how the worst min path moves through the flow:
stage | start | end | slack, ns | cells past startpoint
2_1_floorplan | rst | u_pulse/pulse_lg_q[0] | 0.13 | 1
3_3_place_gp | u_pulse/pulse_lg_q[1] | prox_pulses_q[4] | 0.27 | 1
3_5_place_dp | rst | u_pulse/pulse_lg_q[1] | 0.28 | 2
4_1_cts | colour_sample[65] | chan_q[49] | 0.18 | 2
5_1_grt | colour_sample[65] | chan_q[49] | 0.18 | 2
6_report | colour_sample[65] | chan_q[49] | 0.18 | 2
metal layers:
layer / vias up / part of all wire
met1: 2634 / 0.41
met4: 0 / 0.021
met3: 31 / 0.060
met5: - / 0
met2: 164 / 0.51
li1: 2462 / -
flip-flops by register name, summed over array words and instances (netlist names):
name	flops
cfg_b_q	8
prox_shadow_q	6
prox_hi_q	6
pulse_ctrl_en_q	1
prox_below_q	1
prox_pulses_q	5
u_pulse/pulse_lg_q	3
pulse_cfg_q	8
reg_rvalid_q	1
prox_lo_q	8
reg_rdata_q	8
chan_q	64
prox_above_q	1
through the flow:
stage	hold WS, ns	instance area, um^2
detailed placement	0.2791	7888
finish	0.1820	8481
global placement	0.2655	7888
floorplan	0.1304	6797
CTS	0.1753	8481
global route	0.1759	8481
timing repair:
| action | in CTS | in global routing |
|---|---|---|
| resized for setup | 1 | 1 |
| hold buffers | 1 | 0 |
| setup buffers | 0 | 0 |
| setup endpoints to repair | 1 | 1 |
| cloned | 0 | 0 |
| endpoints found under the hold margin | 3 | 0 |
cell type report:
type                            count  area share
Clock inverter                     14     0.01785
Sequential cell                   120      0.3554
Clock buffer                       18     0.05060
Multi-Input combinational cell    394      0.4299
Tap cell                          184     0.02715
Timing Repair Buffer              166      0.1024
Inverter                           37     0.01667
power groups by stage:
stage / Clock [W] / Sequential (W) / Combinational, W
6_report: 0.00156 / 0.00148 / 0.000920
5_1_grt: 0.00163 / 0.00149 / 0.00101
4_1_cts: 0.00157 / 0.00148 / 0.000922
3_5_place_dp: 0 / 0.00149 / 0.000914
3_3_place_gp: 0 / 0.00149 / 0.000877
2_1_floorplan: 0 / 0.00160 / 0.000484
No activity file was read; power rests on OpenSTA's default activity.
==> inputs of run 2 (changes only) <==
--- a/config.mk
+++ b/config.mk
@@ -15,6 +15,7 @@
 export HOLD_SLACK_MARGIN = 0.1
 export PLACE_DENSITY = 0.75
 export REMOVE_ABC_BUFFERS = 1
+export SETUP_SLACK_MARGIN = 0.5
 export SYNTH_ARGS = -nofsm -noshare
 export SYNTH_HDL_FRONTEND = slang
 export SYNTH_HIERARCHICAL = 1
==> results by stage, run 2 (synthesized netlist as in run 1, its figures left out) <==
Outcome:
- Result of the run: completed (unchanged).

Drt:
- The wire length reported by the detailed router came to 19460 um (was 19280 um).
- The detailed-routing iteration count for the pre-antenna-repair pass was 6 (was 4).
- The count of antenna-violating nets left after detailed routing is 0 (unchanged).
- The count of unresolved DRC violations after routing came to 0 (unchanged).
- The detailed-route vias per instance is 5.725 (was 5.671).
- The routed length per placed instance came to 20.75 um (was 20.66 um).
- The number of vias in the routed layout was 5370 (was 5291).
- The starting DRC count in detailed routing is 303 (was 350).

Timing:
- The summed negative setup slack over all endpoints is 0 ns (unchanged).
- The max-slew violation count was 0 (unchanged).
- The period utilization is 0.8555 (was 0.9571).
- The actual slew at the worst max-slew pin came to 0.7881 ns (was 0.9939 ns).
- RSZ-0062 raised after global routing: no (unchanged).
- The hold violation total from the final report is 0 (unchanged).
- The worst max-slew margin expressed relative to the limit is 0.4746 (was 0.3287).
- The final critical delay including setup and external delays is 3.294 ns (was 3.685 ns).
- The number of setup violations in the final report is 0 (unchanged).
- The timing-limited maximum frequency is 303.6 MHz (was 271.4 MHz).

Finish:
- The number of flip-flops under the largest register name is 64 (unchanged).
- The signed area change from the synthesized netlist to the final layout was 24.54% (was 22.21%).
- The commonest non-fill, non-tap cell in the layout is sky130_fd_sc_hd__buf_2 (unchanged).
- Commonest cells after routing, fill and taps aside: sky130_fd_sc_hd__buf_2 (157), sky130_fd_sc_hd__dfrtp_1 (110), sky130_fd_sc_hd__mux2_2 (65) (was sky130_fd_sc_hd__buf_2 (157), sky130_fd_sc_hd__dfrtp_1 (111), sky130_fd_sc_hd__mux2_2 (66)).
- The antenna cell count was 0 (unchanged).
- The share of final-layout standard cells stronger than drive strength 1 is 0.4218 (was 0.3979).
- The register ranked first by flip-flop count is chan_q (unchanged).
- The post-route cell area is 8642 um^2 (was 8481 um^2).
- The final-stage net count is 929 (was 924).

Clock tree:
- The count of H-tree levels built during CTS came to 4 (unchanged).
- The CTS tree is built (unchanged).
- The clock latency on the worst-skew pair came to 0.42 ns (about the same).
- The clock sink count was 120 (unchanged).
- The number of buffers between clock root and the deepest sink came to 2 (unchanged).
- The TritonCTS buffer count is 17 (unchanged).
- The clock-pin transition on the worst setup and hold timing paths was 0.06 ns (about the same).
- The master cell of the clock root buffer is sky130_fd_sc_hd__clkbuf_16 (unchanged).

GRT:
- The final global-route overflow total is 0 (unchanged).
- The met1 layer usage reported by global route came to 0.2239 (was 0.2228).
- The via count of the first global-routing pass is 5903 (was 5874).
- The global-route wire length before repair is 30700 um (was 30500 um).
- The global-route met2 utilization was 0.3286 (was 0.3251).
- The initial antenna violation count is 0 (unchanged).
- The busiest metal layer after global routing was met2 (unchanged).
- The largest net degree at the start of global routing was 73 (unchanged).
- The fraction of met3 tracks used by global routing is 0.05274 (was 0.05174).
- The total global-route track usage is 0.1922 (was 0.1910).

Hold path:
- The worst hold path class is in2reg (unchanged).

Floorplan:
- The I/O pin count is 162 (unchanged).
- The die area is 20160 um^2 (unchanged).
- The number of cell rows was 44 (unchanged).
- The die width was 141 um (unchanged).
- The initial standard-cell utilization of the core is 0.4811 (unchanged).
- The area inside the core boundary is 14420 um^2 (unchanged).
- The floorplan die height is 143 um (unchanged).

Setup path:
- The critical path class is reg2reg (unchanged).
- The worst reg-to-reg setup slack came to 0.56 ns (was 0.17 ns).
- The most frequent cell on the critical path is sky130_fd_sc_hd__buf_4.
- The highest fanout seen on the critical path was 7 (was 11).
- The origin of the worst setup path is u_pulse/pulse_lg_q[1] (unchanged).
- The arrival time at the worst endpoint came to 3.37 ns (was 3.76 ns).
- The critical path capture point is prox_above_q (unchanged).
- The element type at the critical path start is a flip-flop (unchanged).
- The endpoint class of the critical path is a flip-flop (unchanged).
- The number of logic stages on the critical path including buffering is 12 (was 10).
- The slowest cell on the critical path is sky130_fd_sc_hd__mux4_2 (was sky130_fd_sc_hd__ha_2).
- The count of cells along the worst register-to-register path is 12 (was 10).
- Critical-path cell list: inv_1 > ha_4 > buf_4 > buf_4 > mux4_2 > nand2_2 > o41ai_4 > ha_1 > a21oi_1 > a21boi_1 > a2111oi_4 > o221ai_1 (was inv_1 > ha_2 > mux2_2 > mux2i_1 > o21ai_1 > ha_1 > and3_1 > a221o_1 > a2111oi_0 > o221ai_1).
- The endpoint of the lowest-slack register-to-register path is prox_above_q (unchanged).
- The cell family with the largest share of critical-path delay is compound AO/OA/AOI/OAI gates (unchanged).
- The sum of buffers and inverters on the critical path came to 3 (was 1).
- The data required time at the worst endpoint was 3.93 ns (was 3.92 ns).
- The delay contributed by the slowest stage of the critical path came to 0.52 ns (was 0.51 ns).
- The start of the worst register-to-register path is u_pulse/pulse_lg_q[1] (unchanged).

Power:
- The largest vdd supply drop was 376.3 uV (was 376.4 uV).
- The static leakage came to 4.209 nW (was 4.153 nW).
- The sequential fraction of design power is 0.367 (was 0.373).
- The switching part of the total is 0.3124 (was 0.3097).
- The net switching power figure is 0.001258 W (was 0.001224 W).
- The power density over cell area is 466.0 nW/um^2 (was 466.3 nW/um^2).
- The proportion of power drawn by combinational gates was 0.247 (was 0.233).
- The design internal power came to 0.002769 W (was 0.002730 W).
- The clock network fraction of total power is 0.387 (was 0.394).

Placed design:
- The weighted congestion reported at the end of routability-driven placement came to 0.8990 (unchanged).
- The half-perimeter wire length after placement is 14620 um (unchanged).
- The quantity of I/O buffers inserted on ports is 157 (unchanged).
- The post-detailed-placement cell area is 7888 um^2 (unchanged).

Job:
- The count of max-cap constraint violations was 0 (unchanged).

* * *

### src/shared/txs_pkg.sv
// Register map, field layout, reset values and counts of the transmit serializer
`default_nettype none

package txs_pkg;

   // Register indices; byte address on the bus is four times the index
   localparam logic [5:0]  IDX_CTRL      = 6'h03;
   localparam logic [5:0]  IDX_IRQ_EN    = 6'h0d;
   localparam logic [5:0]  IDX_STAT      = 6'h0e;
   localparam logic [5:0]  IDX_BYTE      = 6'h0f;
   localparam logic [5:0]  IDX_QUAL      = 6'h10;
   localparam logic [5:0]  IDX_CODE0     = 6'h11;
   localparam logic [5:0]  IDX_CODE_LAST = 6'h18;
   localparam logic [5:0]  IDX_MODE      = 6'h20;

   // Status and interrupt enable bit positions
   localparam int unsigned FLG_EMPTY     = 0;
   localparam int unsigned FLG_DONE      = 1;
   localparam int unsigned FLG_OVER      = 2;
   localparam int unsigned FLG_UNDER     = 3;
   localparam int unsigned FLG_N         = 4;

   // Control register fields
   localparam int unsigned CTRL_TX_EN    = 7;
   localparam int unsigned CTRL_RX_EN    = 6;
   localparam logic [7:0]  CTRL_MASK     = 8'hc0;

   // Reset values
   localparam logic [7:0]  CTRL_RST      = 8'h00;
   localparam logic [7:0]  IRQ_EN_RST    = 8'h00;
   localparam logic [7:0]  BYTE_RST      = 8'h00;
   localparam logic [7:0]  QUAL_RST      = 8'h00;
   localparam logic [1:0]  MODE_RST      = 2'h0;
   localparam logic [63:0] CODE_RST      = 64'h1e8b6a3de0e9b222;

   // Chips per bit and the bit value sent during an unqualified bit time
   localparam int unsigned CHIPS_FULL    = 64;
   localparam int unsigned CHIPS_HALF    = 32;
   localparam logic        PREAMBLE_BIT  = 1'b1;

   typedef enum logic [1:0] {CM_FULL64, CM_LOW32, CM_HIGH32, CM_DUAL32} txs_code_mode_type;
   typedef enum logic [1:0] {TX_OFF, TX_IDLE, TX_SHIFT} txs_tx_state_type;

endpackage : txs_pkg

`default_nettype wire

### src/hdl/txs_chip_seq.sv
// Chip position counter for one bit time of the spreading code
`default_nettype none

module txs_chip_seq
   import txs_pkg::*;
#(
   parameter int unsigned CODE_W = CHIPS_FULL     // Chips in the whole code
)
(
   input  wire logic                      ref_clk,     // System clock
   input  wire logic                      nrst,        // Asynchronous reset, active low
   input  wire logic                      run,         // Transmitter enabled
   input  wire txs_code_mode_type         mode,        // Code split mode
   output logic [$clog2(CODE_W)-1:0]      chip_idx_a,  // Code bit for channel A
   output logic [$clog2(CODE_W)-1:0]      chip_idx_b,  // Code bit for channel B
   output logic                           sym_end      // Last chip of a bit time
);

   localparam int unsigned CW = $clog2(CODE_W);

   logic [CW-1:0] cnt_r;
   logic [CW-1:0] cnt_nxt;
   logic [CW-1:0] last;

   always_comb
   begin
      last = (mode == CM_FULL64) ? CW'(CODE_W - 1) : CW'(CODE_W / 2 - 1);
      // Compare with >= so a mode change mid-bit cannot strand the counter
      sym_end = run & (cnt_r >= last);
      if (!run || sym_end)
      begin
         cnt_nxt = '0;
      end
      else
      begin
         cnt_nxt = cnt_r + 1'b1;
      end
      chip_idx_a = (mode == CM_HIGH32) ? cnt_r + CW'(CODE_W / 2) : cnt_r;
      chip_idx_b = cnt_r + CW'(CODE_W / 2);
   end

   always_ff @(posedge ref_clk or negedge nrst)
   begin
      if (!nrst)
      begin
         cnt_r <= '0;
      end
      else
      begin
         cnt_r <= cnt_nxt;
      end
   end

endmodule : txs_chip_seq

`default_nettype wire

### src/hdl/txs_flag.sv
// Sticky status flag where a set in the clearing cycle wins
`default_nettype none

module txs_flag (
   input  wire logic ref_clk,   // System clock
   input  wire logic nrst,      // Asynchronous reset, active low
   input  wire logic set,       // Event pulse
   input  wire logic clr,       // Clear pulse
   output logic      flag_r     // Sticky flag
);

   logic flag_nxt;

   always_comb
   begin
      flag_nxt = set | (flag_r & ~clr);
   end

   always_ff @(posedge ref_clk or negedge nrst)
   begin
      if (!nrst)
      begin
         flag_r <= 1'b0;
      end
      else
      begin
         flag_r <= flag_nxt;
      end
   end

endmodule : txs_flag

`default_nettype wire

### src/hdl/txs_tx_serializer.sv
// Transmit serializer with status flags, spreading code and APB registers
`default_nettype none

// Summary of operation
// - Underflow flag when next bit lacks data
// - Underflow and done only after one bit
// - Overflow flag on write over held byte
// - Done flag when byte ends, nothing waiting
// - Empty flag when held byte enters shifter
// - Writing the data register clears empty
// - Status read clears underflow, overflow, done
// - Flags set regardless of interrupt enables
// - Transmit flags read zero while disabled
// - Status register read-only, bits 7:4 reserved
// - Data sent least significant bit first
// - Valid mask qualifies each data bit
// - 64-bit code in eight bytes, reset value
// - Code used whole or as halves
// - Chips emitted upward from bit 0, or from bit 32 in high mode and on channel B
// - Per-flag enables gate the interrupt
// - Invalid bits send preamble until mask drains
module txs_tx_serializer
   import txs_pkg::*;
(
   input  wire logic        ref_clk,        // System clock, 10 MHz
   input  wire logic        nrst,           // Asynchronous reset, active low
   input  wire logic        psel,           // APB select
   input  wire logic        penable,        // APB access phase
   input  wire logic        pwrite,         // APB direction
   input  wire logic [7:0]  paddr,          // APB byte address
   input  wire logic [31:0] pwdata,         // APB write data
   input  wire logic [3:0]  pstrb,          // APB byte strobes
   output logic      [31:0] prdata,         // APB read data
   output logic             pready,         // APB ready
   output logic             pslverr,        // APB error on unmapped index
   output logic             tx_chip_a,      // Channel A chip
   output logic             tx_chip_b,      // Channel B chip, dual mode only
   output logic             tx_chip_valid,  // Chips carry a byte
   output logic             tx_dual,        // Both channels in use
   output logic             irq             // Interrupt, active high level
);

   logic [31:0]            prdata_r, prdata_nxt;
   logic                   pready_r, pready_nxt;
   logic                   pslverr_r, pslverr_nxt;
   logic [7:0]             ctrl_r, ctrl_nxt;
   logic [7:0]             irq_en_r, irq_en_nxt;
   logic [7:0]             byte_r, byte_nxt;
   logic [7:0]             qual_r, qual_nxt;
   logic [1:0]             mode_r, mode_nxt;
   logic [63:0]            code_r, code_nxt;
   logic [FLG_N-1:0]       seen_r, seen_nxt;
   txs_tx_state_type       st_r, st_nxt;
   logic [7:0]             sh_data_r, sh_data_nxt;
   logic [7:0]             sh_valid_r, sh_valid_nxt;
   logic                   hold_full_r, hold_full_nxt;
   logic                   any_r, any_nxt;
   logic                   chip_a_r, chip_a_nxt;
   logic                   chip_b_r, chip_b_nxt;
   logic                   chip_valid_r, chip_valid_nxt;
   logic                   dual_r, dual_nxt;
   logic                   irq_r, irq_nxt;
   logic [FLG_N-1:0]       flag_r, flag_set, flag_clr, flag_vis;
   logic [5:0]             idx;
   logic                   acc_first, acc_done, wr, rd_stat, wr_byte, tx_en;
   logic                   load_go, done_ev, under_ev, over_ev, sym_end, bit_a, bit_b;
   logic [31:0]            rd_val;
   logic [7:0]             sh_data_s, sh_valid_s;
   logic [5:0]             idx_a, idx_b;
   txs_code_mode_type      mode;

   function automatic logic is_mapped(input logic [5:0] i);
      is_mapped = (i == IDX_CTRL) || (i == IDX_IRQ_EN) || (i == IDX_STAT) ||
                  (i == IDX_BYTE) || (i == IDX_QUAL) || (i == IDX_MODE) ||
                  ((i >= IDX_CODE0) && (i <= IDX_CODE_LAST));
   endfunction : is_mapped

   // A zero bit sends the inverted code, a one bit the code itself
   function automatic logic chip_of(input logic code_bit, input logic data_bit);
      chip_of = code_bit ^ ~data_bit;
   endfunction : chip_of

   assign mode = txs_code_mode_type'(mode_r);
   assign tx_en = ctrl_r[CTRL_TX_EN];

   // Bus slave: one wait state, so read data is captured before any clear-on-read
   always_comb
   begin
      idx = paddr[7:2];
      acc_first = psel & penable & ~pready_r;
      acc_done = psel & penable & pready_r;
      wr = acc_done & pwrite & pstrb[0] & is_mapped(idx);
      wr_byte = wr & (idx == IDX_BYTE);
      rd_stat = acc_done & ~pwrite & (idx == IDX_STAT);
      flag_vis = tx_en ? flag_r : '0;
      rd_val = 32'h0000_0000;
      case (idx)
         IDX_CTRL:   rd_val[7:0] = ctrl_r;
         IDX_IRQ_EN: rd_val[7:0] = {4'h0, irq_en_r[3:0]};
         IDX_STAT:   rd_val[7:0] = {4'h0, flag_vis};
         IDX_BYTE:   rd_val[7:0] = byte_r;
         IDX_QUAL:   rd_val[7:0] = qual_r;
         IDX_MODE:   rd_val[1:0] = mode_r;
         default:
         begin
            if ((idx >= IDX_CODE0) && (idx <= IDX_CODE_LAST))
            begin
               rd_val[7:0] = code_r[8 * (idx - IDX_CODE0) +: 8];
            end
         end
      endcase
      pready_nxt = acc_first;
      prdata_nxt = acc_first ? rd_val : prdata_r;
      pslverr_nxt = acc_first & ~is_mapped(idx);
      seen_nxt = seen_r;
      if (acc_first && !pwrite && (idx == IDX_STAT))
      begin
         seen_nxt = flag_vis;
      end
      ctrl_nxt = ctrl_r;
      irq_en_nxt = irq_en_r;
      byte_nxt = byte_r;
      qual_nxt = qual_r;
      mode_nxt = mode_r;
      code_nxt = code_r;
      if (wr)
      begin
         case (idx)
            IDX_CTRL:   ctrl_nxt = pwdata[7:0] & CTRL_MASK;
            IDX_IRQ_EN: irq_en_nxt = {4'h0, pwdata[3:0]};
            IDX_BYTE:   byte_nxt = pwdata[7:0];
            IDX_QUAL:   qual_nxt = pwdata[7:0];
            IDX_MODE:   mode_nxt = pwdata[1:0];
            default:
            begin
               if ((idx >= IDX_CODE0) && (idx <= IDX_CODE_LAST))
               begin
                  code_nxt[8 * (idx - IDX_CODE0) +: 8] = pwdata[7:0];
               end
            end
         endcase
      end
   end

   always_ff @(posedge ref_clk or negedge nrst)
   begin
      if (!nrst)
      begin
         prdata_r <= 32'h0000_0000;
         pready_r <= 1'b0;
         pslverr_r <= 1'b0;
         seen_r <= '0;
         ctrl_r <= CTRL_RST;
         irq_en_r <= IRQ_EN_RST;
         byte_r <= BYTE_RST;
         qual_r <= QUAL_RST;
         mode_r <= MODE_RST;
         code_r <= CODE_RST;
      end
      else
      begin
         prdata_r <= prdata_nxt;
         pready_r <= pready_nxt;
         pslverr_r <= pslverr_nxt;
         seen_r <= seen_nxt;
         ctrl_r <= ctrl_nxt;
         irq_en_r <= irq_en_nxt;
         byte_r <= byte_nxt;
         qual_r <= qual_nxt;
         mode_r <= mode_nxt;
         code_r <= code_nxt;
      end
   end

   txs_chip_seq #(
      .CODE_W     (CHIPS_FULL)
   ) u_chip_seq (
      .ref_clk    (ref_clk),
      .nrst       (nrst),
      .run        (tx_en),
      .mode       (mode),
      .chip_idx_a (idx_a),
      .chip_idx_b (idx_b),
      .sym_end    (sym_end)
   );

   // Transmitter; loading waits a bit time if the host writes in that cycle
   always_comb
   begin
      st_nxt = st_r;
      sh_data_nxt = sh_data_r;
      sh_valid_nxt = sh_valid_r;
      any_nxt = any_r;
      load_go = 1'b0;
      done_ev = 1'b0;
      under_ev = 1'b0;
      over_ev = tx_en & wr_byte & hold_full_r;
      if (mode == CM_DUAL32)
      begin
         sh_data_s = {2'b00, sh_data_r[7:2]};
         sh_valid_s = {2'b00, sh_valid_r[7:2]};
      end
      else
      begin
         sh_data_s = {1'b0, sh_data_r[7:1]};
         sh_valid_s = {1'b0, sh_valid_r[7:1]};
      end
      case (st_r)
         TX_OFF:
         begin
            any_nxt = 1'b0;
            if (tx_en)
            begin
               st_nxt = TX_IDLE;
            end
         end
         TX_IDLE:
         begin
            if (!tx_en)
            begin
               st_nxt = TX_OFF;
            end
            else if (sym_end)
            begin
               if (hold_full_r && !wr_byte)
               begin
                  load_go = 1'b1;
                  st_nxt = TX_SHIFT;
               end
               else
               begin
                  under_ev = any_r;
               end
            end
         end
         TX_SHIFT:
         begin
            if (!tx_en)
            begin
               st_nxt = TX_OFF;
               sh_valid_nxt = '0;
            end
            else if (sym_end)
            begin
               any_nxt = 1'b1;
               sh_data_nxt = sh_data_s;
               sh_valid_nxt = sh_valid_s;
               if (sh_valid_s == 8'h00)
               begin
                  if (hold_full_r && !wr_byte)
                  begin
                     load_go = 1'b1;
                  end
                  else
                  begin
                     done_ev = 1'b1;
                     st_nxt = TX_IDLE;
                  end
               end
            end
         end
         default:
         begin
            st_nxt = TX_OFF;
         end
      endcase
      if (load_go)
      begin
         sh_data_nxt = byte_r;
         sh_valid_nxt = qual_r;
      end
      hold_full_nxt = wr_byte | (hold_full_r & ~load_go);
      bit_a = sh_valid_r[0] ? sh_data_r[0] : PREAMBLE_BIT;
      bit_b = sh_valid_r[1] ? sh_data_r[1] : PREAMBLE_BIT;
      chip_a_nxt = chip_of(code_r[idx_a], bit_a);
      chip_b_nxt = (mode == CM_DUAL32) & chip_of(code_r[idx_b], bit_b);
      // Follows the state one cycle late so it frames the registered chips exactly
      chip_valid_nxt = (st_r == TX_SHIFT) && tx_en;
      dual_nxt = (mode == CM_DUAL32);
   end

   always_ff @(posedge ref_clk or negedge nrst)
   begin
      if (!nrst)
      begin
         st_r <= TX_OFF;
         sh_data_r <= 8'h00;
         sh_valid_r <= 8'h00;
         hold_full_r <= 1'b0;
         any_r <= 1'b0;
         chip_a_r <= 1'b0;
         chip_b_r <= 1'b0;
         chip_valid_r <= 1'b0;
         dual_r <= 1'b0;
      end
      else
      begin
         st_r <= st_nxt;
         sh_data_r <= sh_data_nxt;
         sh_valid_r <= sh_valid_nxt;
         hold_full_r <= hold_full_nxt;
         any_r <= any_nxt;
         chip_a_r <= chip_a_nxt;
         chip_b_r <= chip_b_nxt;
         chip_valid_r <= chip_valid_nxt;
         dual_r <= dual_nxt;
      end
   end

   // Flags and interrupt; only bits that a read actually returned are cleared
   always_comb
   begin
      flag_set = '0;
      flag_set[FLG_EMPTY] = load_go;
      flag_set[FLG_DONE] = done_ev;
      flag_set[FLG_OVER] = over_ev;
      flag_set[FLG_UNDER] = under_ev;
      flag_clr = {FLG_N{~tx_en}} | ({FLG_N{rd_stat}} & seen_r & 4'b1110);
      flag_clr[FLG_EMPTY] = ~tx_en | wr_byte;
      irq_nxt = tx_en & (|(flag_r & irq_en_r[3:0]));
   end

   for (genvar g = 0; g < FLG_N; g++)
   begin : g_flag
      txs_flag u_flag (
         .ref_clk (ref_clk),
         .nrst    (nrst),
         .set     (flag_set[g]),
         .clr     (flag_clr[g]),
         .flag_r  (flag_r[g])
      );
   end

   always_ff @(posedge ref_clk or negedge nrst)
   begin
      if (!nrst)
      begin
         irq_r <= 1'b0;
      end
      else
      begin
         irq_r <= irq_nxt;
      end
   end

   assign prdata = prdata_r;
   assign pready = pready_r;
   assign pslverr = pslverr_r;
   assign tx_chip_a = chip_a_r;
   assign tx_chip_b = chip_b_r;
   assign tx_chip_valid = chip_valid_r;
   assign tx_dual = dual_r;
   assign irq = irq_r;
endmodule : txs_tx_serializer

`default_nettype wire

What is needed
Everything from the line with "export HOLD_SLACK_MARGIN = 0.1" through the line with "export SYNTH_HIERARCHICAL = 1" in the listing above must be retyped exactly, with nothing added.

Result for this exercise
 export HOLD_SLACK_MARGIN = 0.1
 export PLACE_DENSITY = 0.75
 export REMOVE_ABC_BUFFERS = 1
+export SETUP_SLACK_MARGIN = 0.5
 export SYNTH_ARGS = -nofsm -noshare
 export SYNTH_HDL_FRONTEND = slang
 export SYNTH_HIERARCHICAL = 1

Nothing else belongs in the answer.